# [What to produce]
Among the entries below, tally each line in which the word "sequential" is found, then state the tally alone.

# [Data supplied]
■ ■ ■ ■ ■ ■ ■
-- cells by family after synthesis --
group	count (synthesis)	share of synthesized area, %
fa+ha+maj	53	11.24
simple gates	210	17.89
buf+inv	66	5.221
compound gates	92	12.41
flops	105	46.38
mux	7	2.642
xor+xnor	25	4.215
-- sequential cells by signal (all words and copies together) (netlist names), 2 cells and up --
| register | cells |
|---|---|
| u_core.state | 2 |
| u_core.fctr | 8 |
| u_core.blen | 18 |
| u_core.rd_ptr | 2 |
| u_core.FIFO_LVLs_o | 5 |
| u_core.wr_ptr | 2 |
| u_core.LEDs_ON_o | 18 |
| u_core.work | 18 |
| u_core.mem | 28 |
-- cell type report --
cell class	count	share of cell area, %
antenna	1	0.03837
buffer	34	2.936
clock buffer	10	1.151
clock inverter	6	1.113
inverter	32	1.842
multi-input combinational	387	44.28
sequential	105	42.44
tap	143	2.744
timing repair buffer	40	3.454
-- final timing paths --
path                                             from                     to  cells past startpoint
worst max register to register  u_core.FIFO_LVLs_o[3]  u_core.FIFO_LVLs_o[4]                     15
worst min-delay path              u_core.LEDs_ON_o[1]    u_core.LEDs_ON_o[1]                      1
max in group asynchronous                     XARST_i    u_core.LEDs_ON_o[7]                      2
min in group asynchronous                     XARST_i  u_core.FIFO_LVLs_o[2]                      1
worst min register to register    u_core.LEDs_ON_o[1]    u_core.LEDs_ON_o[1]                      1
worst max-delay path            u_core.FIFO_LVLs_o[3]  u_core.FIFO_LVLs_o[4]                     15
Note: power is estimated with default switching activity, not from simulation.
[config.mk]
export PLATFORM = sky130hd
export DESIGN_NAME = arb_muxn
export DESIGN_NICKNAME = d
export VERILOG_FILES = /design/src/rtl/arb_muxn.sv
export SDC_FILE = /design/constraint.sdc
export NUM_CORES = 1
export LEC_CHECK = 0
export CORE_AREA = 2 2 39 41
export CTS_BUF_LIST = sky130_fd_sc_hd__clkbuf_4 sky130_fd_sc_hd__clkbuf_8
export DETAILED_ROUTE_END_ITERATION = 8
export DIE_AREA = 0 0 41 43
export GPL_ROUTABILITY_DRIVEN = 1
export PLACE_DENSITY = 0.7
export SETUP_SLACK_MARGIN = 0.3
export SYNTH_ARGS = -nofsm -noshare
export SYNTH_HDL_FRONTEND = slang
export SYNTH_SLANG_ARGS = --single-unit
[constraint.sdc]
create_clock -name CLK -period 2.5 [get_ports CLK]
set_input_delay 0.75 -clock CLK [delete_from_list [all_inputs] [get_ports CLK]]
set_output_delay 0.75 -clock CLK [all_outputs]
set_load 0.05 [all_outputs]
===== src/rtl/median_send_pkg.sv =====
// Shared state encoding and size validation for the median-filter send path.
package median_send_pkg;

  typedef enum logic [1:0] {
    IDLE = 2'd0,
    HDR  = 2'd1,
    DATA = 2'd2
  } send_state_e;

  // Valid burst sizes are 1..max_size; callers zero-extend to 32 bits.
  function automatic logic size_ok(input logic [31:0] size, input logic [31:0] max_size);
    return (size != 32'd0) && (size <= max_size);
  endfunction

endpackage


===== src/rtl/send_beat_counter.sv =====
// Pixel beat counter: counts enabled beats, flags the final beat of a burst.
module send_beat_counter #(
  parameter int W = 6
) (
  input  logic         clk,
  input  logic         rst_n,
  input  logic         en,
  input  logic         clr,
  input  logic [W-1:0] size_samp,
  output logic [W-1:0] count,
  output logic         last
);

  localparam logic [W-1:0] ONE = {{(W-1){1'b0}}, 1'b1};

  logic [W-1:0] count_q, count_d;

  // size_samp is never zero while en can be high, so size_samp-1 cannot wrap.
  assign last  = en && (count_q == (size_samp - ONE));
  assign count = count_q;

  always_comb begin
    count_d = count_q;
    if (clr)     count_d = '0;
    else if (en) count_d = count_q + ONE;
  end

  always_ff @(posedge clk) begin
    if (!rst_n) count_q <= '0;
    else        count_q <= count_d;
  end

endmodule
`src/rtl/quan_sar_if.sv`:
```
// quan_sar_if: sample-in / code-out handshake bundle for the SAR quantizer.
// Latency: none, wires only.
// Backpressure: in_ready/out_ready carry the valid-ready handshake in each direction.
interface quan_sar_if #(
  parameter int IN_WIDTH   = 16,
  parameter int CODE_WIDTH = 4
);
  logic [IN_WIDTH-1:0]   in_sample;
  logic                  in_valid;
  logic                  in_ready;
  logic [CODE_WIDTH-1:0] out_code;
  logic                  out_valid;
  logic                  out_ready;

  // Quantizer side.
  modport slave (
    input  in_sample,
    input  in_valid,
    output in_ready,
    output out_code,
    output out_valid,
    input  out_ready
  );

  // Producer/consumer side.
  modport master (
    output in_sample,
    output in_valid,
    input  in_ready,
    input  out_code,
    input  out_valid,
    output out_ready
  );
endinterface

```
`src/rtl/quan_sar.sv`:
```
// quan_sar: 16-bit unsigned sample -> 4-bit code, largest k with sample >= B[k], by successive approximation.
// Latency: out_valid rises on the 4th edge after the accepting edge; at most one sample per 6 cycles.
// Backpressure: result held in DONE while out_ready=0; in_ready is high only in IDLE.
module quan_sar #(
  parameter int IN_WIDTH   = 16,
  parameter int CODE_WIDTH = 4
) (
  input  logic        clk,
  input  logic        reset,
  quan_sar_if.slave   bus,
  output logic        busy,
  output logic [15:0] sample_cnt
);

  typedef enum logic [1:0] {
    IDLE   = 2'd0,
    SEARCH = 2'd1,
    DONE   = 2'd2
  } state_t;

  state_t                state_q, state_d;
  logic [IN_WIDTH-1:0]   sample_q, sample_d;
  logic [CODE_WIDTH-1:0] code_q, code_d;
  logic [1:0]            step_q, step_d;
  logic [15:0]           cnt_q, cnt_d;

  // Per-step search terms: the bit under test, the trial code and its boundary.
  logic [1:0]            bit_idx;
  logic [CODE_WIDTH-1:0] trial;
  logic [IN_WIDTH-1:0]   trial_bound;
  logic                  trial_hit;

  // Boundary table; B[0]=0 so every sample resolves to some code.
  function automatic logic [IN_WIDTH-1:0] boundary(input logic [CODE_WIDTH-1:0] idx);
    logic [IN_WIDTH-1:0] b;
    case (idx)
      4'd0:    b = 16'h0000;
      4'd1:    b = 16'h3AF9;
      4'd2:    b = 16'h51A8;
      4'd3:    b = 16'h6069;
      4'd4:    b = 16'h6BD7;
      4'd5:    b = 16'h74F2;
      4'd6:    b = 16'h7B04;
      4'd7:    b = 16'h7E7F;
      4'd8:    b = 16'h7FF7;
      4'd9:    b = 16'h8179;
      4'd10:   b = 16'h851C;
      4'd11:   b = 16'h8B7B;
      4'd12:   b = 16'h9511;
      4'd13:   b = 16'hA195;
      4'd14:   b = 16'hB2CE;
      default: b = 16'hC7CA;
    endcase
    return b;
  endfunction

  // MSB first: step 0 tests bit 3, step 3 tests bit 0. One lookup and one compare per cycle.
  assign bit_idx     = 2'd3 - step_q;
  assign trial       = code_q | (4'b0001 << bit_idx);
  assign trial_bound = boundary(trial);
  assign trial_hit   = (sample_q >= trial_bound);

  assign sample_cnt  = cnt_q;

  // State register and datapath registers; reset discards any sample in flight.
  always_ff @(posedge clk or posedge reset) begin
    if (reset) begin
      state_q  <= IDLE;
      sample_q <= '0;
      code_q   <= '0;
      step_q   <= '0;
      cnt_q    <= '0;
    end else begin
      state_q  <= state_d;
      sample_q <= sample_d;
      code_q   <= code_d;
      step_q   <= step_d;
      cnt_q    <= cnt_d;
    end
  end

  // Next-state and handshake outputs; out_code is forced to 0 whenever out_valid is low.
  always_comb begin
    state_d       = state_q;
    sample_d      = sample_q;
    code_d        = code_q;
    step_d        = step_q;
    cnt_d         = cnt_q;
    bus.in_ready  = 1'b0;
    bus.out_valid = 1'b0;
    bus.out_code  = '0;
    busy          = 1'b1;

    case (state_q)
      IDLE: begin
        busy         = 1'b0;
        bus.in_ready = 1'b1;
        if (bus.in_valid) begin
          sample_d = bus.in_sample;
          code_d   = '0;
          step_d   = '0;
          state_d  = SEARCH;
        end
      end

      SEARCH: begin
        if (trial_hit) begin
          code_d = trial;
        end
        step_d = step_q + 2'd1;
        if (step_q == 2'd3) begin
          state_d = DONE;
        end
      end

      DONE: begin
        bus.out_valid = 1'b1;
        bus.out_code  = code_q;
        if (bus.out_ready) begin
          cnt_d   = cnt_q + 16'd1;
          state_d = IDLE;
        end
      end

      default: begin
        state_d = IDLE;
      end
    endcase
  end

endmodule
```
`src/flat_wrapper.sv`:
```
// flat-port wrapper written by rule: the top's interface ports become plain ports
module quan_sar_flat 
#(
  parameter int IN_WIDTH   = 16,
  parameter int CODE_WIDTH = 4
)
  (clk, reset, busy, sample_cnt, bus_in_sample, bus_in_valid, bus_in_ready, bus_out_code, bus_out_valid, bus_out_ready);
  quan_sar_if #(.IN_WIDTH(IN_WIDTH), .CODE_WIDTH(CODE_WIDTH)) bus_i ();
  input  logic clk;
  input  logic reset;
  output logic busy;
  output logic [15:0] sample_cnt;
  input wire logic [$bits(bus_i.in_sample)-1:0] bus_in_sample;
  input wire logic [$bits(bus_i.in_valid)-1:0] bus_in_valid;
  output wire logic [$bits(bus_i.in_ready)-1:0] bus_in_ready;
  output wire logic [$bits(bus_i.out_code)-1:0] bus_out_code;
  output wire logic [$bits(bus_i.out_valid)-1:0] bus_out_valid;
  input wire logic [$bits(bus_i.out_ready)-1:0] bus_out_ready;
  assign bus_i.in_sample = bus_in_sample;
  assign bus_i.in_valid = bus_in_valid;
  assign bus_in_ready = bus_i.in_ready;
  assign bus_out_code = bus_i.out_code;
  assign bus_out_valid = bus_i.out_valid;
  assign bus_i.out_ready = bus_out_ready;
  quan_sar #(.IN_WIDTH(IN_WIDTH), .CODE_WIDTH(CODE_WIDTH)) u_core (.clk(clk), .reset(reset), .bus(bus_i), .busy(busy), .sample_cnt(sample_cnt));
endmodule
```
■ ■ ■ ■ ■ ■ ■
# [Reply to the task]
2